Directions for this task:
Return exactly those lines of the material below that fall between the line holding "dr.pass1.iters: 8" and the line holding "clk_pin_slew_ps: 90", inclusive.

Exercise material:
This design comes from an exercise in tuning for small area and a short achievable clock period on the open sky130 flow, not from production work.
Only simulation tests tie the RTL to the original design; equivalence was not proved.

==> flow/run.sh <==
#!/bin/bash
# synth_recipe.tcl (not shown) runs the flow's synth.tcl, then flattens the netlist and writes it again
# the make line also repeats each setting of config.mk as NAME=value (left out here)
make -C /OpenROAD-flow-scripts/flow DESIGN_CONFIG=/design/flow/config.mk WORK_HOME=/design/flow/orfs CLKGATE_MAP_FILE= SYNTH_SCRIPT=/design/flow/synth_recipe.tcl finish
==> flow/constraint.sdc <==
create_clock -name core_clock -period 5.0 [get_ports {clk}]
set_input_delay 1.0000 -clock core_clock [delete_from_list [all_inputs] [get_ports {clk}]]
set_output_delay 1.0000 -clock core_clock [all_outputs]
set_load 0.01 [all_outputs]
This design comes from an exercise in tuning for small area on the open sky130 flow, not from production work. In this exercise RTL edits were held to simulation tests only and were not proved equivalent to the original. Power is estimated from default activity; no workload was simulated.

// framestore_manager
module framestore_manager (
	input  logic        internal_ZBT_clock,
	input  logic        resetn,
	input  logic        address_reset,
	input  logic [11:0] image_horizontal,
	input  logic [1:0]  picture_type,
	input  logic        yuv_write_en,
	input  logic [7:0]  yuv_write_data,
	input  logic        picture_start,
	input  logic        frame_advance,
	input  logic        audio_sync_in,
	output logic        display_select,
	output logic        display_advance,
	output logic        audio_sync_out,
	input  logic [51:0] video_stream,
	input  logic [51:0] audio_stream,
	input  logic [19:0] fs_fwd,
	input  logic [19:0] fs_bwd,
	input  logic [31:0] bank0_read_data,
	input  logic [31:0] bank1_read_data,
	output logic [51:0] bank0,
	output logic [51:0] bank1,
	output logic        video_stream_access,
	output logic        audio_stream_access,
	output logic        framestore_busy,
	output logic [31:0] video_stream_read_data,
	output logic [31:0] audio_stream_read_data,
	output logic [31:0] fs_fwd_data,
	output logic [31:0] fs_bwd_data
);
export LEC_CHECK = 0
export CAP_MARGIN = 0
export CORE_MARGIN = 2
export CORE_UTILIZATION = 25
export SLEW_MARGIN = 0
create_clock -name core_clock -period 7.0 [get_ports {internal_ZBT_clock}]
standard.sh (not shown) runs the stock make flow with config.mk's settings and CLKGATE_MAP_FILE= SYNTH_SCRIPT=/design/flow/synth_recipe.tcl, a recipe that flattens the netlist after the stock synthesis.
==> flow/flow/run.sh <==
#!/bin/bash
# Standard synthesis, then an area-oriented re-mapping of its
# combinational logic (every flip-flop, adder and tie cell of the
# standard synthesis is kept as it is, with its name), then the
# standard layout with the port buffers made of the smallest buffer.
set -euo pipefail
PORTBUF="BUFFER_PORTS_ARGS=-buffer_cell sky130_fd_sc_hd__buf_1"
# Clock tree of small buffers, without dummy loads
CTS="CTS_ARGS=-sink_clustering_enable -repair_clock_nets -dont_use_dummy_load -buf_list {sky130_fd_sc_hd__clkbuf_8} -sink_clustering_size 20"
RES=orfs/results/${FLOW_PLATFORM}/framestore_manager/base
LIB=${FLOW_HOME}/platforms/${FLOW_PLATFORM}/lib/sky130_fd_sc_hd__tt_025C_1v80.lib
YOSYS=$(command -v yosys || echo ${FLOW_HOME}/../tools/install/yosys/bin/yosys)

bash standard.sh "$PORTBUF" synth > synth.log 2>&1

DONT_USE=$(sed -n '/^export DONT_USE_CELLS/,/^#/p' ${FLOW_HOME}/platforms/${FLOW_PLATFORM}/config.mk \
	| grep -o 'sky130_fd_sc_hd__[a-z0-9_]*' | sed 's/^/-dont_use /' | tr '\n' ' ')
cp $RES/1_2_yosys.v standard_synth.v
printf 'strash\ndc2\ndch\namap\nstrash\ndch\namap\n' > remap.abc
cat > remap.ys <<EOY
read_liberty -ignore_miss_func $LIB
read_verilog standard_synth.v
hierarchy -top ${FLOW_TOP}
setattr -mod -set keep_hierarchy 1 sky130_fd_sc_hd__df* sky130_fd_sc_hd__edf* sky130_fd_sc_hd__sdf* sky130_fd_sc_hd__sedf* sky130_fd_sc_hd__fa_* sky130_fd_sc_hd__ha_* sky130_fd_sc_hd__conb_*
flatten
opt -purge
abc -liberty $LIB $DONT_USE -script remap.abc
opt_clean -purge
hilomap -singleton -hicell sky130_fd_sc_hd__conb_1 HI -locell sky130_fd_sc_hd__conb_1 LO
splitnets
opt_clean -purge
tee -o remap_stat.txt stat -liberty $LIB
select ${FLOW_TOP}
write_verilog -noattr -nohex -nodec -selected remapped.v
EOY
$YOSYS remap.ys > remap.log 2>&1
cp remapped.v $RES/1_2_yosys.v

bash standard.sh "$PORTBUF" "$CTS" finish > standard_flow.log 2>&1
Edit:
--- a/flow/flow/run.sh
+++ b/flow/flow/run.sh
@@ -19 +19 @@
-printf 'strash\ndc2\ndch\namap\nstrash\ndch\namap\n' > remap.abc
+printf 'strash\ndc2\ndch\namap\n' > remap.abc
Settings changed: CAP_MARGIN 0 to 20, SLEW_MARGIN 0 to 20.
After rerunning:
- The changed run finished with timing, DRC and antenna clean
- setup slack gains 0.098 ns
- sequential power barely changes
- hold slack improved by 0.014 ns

* * *

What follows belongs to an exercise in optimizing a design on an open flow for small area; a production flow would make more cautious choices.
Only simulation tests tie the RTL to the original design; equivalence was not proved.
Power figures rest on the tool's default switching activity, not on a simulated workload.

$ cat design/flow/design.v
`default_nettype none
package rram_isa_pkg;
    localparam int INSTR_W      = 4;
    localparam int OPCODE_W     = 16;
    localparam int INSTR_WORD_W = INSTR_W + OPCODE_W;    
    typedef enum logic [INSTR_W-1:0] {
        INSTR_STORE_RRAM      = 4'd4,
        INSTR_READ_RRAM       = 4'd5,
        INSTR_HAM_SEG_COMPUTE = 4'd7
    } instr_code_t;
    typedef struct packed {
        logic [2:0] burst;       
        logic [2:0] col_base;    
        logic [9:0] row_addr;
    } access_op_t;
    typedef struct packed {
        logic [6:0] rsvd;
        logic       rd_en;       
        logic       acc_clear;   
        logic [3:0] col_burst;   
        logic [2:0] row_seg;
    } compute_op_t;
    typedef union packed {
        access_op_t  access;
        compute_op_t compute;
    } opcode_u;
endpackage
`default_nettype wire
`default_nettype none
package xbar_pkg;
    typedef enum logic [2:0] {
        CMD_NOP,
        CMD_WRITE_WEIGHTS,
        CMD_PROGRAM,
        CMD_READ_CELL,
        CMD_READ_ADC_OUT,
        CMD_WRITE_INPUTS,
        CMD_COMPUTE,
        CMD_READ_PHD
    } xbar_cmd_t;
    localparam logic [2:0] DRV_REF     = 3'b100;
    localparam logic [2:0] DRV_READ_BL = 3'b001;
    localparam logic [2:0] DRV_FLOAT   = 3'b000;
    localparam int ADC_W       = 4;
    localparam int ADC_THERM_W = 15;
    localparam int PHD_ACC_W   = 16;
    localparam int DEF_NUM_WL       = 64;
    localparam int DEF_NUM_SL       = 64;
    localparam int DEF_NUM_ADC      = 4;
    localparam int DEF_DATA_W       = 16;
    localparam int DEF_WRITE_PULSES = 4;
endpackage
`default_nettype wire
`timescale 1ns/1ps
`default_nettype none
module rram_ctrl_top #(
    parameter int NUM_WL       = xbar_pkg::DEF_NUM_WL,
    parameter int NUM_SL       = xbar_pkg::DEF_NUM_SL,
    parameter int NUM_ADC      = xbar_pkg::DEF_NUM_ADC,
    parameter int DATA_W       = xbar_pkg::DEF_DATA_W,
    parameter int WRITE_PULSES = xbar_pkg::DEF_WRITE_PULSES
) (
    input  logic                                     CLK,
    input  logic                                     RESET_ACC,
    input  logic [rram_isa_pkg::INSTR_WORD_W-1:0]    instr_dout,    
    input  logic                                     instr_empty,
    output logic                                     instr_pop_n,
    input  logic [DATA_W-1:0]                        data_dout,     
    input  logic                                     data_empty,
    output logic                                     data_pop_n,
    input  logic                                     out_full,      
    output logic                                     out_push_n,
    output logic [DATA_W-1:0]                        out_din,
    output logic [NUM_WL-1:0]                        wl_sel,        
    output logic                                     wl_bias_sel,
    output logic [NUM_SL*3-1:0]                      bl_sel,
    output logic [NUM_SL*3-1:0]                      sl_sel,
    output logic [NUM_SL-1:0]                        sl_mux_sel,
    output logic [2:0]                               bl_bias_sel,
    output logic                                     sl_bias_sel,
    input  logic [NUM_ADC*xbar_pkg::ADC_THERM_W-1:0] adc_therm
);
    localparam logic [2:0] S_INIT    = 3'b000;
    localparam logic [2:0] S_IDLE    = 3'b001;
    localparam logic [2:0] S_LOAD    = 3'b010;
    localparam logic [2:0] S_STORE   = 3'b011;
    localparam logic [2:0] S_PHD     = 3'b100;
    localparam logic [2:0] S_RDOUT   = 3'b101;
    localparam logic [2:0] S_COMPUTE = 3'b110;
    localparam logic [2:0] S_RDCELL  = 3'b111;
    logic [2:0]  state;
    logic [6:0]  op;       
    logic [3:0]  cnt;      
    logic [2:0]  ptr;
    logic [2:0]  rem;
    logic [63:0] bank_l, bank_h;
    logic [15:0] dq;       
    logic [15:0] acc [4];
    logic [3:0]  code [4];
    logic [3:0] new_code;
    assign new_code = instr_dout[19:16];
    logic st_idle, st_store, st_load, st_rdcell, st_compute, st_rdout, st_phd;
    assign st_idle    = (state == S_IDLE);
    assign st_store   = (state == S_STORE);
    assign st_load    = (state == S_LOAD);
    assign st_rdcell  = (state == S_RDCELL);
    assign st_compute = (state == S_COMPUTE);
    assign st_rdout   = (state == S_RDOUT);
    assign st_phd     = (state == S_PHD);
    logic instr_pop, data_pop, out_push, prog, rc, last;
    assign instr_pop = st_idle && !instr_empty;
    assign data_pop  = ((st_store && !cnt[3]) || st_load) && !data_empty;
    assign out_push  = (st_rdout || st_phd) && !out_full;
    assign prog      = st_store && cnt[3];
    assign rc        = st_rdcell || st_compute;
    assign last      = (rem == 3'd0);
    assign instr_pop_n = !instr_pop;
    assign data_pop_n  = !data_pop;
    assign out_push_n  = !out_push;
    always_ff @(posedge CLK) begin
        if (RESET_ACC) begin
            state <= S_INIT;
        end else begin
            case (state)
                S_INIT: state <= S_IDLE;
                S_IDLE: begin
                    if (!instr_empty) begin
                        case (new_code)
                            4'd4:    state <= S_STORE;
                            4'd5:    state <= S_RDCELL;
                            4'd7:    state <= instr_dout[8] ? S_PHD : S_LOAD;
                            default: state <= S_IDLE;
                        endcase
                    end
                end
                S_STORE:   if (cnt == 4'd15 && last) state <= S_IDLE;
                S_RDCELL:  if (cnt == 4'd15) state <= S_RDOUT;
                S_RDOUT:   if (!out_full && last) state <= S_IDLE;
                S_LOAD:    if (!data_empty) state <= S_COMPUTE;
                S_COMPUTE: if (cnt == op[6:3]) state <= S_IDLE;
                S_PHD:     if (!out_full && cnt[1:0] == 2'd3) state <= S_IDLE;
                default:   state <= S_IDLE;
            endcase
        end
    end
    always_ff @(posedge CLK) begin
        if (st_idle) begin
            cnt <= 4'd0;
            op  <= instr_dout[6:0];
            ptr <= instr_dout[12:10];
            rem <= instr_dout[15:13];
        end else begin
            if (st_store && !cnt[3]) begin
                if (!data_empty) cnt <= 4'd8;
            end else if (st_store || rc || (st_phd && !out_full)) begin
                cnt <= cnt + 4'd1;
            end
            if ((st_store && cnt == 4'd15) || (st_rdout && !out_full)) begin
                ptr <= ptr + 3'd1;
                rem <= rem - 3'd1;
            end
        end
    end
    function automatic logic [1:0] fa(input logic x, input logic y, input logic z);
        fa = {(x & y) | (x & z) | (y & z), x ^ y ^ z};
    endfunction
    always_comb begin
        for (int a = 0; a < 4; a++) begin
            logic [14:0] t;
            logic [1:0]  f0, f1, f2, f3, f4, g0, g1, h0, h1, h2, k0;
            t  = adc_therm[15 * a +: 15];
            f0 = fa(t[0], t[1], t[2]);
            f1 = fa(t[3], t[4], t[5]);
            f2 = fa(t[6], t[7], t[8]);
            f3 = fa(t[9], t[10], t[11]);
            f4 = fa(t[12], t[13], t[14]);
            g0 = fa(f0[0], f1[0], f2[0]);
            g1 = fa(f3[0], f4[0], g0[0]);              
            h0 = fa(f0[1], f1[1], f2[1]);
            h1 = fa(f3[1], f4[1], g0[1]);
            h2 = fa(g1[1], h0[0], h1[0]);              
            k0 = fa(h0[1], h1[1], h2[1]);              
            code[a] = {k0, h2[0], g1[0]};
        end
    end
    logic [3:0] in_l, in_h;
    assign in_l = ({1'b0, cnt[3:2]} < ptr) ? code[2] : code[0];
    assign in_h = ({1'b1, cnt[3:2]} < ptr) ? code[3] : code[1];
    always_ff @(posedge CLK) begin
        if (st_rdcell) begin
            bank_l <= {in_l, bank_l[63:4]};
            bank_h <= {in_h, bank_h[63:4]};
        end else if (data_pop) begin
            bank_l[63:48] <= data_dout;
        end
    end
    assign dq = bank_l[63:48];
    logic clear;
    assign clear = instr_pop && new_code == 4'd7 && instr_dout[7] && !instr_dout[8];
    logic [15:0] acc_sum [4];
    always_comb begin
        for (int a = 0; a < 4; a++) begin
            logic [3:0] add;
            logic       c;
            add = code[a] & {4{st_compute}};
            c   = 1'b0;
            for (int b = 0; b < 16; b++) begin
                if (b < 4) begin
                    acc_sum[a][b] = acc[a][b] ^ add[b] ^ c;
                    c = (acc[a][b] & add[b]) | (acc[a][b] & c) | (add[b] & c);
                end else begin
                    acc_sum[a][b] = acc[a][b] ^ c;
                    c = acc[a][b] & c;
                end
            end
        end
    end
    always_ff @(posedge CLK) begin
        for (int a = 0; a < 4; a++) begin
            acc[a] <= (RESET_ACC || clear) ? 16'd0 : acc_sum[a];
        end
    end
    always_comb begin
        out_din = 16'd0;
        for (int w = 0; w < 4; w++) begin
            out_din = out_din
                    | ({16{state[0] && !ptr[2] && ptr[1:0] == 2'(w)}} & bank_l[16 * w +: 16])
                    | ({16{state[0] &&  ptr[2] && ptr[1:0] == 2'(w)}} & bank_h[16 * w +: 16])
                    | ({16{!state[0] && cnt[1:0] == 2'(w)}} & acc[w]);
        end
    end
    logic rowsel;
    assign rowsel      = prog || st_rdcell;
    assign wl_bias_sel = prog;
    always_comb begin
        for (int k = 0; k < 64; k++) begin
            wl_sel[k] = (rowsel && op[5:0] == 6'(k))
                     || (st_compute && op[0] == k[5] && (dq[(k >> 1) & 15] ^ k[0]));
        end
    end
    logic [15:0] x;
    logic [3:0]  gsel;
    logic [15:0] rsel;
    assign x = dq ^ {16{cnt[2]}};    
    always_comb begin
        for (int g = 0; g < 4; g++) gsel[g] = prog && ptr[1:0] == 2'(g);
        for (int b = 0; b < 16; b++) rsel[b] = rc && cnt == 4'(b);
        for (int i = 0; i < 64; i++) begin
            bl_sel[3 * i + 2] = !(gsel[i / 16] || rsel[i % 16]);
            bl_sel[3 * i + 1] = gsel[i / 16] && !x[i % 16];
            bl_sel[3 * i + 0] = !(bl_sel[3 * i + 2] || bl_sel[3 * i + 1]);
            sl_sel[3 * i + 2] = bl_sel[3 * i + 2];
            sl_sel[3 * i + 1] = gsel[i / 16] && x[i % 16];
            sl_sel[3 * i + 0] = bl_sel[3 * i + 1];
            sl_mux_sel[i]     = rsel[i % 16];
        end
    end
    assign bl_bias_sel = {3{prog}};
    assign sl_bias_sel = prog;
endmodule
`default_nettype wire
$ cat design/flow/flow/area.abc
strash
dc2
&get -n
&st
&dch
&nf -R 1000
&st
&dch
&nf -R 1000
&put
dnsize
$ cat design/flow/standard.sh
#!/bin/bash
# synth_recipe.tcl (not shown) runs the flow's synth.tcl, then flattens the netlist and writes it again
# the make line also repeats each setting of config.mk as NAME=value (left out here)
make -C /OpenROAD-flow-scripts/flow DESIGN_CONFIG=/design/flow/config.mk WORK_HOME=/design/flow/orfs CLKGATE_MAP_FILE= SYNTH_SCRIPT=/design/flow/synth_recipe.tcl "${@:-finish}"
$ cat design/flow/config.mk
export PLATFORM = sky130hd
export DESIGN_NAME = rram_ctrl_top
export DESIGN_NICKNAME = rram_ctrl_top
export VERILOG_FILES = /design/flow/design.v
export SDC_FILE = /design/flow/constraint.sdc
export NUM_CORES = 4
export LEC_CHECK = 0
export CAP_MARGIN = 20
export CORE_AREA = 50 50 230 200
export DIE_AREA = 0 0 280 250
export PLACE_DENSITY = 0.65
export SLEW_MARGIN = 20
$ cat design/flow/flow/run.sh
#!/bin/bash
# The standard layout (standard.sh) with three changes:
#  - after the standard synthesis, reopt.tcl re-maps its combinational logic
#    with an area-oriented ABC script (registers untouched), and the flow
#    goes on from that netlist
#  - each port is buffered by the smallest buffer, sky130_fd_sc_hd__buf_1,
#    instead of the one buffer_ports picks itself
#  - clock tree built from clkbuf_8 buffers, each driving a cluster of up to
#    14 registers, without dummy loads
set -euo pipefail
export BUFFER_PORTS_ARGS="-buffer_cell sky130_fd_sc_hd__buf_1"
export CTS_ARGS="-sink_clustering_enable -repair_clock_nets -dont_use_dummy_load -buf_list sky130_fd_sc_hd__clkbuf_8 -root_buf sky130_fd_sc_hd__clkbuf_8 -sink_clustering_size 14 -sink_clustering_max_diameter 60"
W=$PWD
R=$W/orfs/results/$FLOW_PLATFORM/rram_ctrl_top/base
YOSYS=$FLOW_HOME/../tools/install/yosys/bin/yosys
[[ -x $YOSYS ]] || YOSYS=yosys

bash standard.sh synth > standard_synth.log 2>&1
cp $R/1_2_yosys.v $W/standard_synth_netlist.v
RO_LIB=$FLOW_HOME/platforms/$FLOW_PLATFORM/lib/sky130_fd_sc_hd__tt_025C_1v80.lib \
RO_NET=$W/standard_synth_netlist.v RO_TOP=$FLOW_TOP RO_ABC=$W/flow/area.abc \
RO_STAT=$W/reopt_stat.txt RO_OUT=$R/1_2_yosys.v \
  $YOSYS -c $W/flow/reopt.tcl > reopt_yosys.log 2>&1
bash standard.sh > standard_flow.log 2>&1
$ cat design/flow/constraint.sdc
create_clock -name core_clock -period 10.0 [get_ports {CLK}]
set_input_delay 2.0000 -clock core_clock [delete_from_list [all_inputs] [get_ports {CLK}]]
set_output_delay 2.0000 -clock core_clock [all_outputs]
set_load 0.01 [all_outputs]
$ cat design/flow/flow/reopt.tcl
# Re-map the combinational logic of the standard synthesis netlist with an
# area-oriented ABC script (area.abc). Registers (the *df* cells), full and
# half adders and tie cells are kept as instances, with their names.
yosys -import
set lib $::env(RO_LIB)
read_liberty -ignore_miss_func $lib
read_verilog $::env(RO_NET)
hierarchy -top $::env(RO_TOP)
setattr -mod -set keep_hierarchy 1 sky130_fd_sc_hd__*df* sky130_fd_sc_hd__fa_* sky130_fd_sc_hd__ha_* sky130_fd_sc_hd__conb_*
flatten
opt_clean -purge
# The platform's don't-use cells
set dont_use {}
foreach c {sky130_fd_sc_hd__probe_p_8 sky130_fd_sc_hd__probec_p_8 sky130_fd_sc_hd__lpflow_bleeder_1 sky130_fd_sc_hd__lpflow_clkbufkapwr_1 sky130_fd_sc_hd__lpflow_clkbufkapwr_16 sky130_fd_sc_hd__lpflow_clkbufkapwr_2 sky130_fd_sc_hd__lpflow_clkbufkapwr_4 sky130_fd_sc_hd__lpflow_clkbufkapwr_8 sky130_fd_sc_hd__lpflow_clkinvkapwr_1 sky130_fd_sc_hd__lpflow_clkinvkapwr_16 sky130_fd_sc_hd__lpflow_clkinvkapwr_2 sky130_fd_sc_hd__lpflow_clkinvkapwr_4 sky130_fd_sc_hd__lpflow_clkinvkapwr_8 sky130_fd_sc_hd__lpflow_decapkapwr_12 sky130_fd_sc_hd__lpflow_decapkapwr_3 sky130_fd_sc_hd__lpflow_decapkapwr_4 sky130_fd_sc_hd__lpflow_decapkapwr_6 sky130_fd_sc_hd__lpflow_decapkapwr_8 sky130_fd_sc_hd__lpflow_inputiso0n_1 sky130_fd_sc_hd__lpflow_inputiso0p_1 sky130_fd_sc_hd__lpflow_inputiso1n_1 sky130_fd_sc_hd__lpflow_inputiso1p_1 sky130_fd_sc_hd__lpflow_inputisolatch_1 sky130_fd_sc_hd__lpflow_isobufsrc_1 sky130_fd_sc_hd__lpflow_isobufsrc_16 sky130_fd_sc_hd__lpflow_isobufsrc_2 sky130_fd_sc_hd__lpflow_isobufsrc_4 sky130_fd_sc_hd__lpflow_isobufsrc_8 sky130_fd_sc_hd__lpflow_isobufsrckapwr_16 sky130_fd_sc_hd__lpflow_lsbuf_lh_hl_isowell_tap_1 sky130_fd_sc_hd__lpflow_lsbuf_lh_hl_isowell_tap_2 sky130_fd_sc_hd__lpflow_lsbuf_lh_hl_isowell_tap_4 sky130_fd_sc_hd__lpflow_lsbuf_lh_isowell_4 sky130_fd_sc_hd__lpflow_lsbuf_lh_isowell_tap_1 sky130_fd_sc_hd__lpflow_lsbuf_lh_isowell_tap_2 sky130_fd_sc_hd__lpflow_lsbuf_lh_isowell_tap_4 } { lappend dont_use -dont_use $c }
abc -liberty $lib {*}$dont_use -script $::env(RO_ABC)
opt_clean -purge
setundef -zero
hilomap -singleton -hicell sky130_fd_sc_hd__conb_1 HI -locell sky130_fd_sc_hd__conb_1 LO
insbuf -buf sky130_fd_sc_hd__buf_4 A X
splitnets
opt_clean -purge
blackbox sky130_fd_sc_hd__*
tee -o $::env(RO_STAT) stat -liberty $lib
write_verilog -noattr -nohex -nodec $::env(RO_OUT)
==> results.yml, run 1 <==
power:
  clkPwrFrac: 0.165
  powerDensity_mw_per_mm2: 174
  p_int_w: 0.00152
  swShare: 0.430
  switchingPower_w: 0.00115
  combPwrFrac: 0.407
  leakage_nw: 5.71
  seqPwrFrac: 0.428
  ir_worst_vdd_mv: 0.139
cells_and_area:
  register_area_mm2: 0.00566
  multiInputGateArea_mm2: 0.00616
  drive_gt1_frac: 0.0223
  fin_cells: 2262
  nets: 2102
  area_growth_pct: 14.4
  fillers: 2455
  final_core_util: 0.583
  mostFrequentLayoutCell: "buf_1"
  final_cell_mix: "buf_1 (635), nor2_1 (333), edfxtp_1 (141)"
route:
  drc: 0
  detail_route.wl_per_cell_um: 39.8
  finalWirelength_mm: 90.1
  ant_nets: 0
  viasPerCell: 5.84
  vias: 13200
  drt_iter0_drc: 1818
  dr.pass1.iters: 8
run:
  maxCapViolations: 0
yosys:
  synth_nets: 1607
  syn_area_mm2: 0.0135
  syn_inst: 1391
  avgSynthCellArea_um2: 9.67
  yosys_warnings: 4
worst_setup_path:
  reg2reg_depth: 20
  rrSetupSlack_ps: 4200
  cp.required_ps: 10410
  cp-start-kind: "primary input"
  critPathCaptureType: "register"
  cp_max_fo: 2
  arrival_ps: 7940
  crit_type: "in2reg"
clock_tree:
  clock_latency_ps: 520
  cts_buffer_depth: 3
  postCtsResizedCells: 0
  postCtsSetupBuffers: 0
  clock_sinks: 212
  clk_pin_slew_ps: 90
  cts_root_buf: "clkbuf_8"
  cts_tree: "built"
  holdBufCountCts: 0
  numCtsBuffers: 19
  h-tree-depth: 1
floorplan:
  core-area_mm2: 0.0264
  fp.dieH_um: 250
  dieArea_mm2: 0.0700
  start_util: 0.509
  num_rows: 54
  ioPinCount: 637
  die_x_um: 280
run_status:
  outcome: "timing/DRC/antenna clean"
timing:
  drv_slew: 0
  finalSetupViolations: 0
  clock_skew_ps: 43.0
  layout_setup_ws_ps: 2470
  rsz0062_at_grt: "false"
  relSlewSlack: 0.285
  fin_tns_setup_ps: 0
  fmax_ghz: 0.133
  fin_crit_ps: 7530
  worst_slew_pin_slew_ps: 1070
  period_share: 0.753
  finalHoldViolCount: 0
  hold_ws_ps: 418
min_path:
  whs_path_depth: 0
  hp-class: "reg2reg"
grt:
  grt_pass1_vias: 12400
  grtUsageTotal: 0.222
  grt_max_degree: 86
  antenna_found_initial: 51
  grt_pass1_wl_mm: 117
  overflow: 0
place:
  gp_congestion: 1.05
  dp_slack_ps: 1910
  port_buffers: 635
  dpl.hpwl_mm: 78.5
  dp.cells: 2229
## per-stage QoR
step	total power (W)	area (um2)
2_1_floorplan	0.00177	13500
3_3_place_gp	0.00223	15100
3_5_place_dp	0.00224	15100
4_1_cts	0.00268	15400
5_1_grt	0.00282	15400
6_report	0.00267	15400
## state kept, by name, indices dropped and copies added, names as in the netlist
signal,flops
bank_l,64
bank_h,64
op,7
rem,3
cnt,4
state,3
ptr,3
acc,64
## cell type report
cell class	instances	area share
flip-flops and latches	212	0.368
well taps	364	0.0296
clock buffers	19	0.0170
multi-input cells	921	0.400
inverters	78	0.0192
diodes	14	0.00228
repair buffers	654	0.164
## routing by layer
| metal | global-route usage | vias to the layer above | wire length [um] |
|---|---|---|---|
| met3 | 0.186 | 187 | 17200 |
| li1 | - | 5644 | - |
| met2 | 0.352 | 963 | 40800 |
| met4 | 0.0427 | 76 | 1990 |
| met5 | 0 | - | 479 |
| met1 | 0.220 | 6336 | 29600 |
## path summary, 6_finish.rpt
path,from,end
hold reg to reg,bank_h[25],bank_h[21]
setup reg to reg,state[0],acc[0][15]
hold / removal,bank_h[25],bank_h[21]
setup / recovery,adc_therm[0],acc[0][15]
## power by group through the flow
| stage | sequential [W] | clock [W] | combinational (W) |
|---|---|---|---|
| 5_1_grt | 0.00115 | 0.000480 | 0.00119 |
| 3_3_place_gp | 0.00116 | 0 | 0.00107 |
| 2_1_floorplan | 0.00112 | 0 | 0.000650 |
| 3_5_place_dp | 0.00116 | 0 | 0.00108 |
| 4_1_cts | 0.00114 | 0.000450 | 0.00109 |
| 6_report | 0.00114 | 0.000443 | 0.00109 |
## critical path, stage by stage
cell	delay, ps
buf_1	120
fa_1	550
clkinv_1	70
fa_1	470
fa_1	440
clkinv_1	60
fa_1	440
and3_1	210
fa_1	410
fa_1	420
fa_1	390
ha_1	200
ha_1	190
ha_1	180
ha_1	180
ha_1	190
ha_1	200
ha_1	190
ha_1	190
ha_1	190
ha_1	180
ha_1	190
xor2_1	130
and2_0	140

Response for this exercise:
  dr.pass1.iters: 8
run:
  maxCapViolations: 0
yosys:
  synth_nets: 1607
  syn_area_mm2: 0.0135
  syn_inst: 1391
  avgSynthCellArea_um2: 9.67
  yosys_warnings: 4
worst_setup_path:
  reg2reg_depth: 20
  rrSetupSlack_ps: 4200
  cp.required_ps: 10410
  cp-start-kind: "primary input"
  critPathCaptureType: "register"
  cp_max_fo: 2
  arrival_ps: 7940
  crit_type: "in2reg"
clock_tree:
  clock_latency_ps: 520
  cts_buffer_depth: 3
  postCtsResizedCells: 0
  postCtsSetupBuffers: 0
  clock_sinks: 212
  clk_pin_slew_ps: 90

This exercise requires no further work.